**config.mk**
```make
export PLATFORM = sky130hd
export DESIGN_NAME = vending_fsm
export DESIGN_NICKNAME = d
export VERILOG_FILES = /design/src/rtl/vending_fsm.sv
export SDC_FILE = /design/constraint.sdc
export NUM_CORES = 1
export LEC_CHECK = 0
export BUFFER_PORTS_ARGS = -buffer_cell sky130_fd_sc_hd__buf_4
export CAP_MARGIN = 5
export CORE_MARGIN = 4
export CORE_UTILIZATION = 59
export CTS_CLUSTER_DIAMETER = 60
export DETAILED_ROUTE_END_ITERATION = 7
export PLACE_DENSITY_LB_ADDON = 0.2
export SYNTH_ARGS = -nofsm -noshare
export SYNTH_HDL_FRONTEND = slang
export SYNTH_SLANG_ARGS = --single-unit
```
**constraint.sdc**
```tcl
create_clock -name clk -period 8.35 [get_ports clk]
set_input_delay 0.835 -clock clk [delete_from_list [all_inputs] [get_ports clk]]
set_output_delay 0.835 -clock clk [all_outputs]
set_load 0.1 [all_outputs]
```
**src/rtl/vending_fsm.sv**
```systemverilog
// Two-beverage vending controller: coin credit, vend with change, cancel refund.
// Outputs are registered one-cycle pulses; credit is held in a 16-bit register.
module vending_fsm #(
  parameter int PRICE_1    = 50,
  parameter int PRICE_2    = 100,
  parameter int MAX_CREDIT = 500
) (
  input  logic        clk,
  input  logic        rst,
  input  logic [15:0] coin_in,
  input  logic [1:0]  button_in,
  output logic [1:0]  beverage_out,
  output logic [15:0] change_out
);

  typedef enum logic [1:0] {
    IDLE,
    CREDIT,
    VEND
  } state_e;

  state_e      state_q, state_d;
  logic [15:0] credit_q, credit_d;
  logic [1:0]  bev_d;
  logic [15:0] chg_d;

  logic [15:0] base;
  logic [16:0] eff;
  logic        rej;
  logic [15:0] cred;
  logic [15:0] rej_v;
  logic [15:0] price;

  always_comb begin
    // Credit is only ever held in CREDIT; IDLE and VEND imply zero.
    base     = (state_q == CREDIT) ? credit_q : 16'd0;
    eff      = {1'b0, base} + {1'b0, coin_in};
    rej      = eff > 17'(MAX_CREDIT);
    cred     = rej ? base : eff[15:0];
    rej_v    = rej ? coin_in : 16'd0;
    price    = button_in[1] ? 16'(PRICE_2) : 16'(PRICE_1);
    bev_d    = 2'b00;
    chg_d    = rej_v;
    credit_d = cred;
    state_d  = (cred == 16'd0) ? IDLE : CREDIT;
    unique case (button_in)
      2'b01, 2'b10: begin
        if (cred >= price) begin
          bev_d    = button_in;
          chg_d    = cred - price + rej_v;
          credit_d = 16'd0;
          state_d  = VEND;
        end
      end
      2'b11: begin
        if (cred != 16'd0) begin
          chg_d    = cred + rej_v;
          credit_d = 16'd0;
          state_d  = VEND;
        end
      end
      default: ;
    endcase
  end

  always_ff @(posedge clk) begin
    if (rst) begin
      state_q      <= IDLE;
      credit_q     <= 16'd0;
      beverage_out <= 2'b00;
      change_out   <= 16'd0;
    end else begin
      state_q      <= state_d;
      credit_q     <= credit_d;
      beverage_out <= bev_d;
      change_out   <= chg_d;
    end
  end

endmodule

```
==> results of run 1 <==
-- per-stage QoR --
stage / hold slack [ps] / instances / setup slack, ps / instance area, sq um
2_1_floorplan: 475 / 684 / 1300 / 5020
3_3_place_gp: 501 / 796 / 859 / 5290
3_5_place_dp: 504 / 796 / 559 / 5290
4_1_cts: 515 / 803 / 508 / 5390
5_1_grt: 547 / 803 / 124 / 5400
6_report: 520 / 803 / 729 / 5400
-- synthesized netlist by cell type (7+ instances only) --
cell type,count
a21boi_0,7
a21o_1,13
a21oi_1,37
a22oi_1,8
a31oi_1,9
a32oi_1,7
and2_1,15
buf_2,11
clkbuf_1,19
dfxtp_1,36
ha_1,52
inv_1,65
mux2i_1,9
nand2_1,63
nand3_1,22
nand3b_1,9
nand4_1,9
nor2_1,64
nor2b_1,12
nor3_1,13
nor4_1,9
o211ai_1,8
o21ai_0,23
o22ai_1,9
or2_2,8
or3_1,8
xnor2_1,22
xor2_1,12
-- where the power goes --
part	total (mW)	switching [mW]	leakage [nW]	internal (mW)
registers	0.179	0.00194	0.294	0.177
logic	0.205	0.137	2.25	0.0675
clock network	0.140	0.0661	0.0503	0.0736
-- critical path: cells and delay by family, from the launching register on --
family	cells	cell delay, ps
flip-flops	1	490
XOR/XNOR	1	330
adder cells (fa/ha/maj)	3	1150
AO/OA/AOI/OAI	15	3190
AND/OR/NAND/NOR	8	2090
buffers and inverters	2	220
-- timing repair --
item	in CTS	in global routing
endpoints found under the setup margin	0	2
setup buffers	0	0
resized for setup	0	3
-- worst min-delay path by stage --
stage | startpoint | end | slack (ps)
after floorplan | credit_q[10]$_SDFF_PP0_ | credit_q[10]$_SDFF_PP0_ | 470
after global placement | credit_q[13]$_SDFF_PP0_ | credit_q[13]$_SDFF_PP0_ | 500
after detailed placement | credit_q[13]$_SDFF_PP0_ | credit_q[13]$_SDFF_PP0_ | 500
after CTS | credit_q[13]$_SDFF_PP0_ | credit_q[13]$_SDFF_PP0_ | 520
after global routing | credit_q[13]$_SDFF_PP0_ | credit_q[13]$_SDFF_PP0_ | 550
final | credit_q[13]$_SDFF_PP0_ | credit_q[13]$_SDFF_PP0_ | 520
-- flip-flops by register name (all words and copies together), names as in the netlist --
| register | cells |
|---|---|
| beverage_out | 2 |
| credit_q | 16 |
| state_q | 2 |
| change_out | 16 |
-- cell type report --
type                    count  area (sq um)
fillers                   756          2860
multi-input cells         547          3880
inverters                  65           244
well taps                 105           131
repair buffers             43           323
clock buffers               7          96.3
flip-flops and latches     36           722
-- placed cells by master, fill, tap and decap left out, types with 5 or more instances in the layout --
cell type / n
a21boi_0: 7
a21o_1: 13
a21oi_1: 37
a22oi_1: 8
a31oi_1: 9
a32oi_1: 7
and2_1: 15
buf_4: 43
clkbuf_8: 7
dfxtp_1: 35
fa_1: 5
ha_1: 52
inv_1: 65
mux2i_1: 9
nand2_1: 63
nand2b_1: 5
nand3_1: 22
nand3b_1: 9
nand4_1: 9
nor2_1: 64
nor2b_1: 12
nor3_1: 13
nor4_1: 9
o211ai_1: 8
o21a_1: 5
o21ai_0: 23
o22ai_1: 9
o31ai_1: 5
or2_2: 8
or3_1: 8
xnor2_1: 22
xor2_1: 12
-- logic make-up after synthesis --
family | count (synthesis) | synth area share
simple gates | 265 | 0.277
compound gates | 180 | 0.262
buf+inv | 101 | 0.0838
fa+ha+maj | 57 | 0.150
flops | 36 | 0.144
xor+xnor | 35 | 0.0639
mux | 10 | 0.0202
-- per-layer routing --
layer  vias up  GRT usage  routed length, um
met4         0     0.0891                376
met3        36     0.0354                995
met1      2414      0.385               6220
met5         -          0                  0
li1       2482          -                  -
met2       221      0.478               6670
==> metrics, run 1 <==
outcome=completed; prevailing post-synth register cell=dfxtp_1; Setup crit end kind=flop; Hold Crit Class=reg2reg; Clock Latency Late Sink=300 ps; ANT nets after route=0; Req. time, crit path=8500 ps; initial antenna violation count=0; WS Path Type=reg2reg; Total GRT Usage=0.287; Num CTS Buffers=5; CTS tree=done; final net count=775; CTS Hold Bufs=0; row count=33; Distinct cells, synth=82; die width=100 um; Die ar.=10000 sq um; reg2reg setup slack=730 ps; Cell Area, Synth=5020 sq um; Setup violations, final=0; Top-Level Pins=38; Leakage=2.59 nW; mean routed wirelength per cell=17.8 um; EDFF count, synth=0; Yosys reg bits=36; worst hold path cell count=2; GPL Wtd Cong=0.989; ant diodes=0; cell taking the most area after synthesis=dfxtp_1; Core Region=8260 sq um; DP HPWL=11.2 mm; worst rel slew slack=0.411; Worst Setup Start Kind=flop; worst setup path end=change_out[14]$_SDFF_PP0_; Tmin final=7620 ps; CTS clk-pin slew, worst paths=80 ps; vias in the first global route=4949; power after layout=0.524 mW; syn_area_per_cell=7.33 sq um; Via Count=5153; FF-to-FF End=change_out[14]$_SDFF_PP0_; CP max stage delay=530 ps; Final Hold Fails=0; Post-Syn Nets=761; Critical Path Source=state_q[0]$_SDFF_PP0_; DRT Wirelength=14.3 mm; gr ovfl total=0; post-synth top area share=0.144; H-tree Lvls=2; PortBufs=37; Worst Skew=11.6 ps; post-layout util=0.654; initial core utilization=0.607; worst-path maximum fanout=14; RSZ-0062 raised after global routing=no; Synth Instances=684; fraction of layout cells with a size suffix above 1=0.107; slowest CP cell=or4_1; drt first-iter violations=323; Reg2Reg Depth=29; Fmax=131 MHz; clk sink count=36; Post-synth ARST share=0; Max-cap violations=0; Area growth syn-to-layout=7.61%; reg2reg start=state_q[0]$_SDFF_PP0_; vias per inst=6.42; top cells by area, synth=dfxtp_1 (14%), ha_1 (13%), inv_1 (4.9%); DR pass1 iterations=5; Yosys Warn Count=0; Worst IR Drop VDD=78.6 uV; crit path DAT=7770 ps; measured slew at the worst slew-check pin=874 ps; DRC Markers=0; register area share after synthesis=0.144; die height=100 um; final period utilization=0.913; clock tree buffer depth=2; PD cells=97.0 nW/um^2; Post-Route Setup TNS=0 ps; largest net degree at the start of global routing=22; global-route wire length before repair=23.8 mm; Clock Tree Root=clkbuf_8; Slew Limit Fails=0; Most common cell on crit path=o21ai_0
Note: power is estimated with default switching activity, not from simulation.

=== EXERCISE INSTRUCTIONS ===
Extract, from the material above, each line holding the word "flip".

=== RESPONSE FOR THIS EXERCISE ===
flip-flops	1	490
-- flip-flops by register name (all words and copies together), names as in the netlist --
flip-flops and latches     36           722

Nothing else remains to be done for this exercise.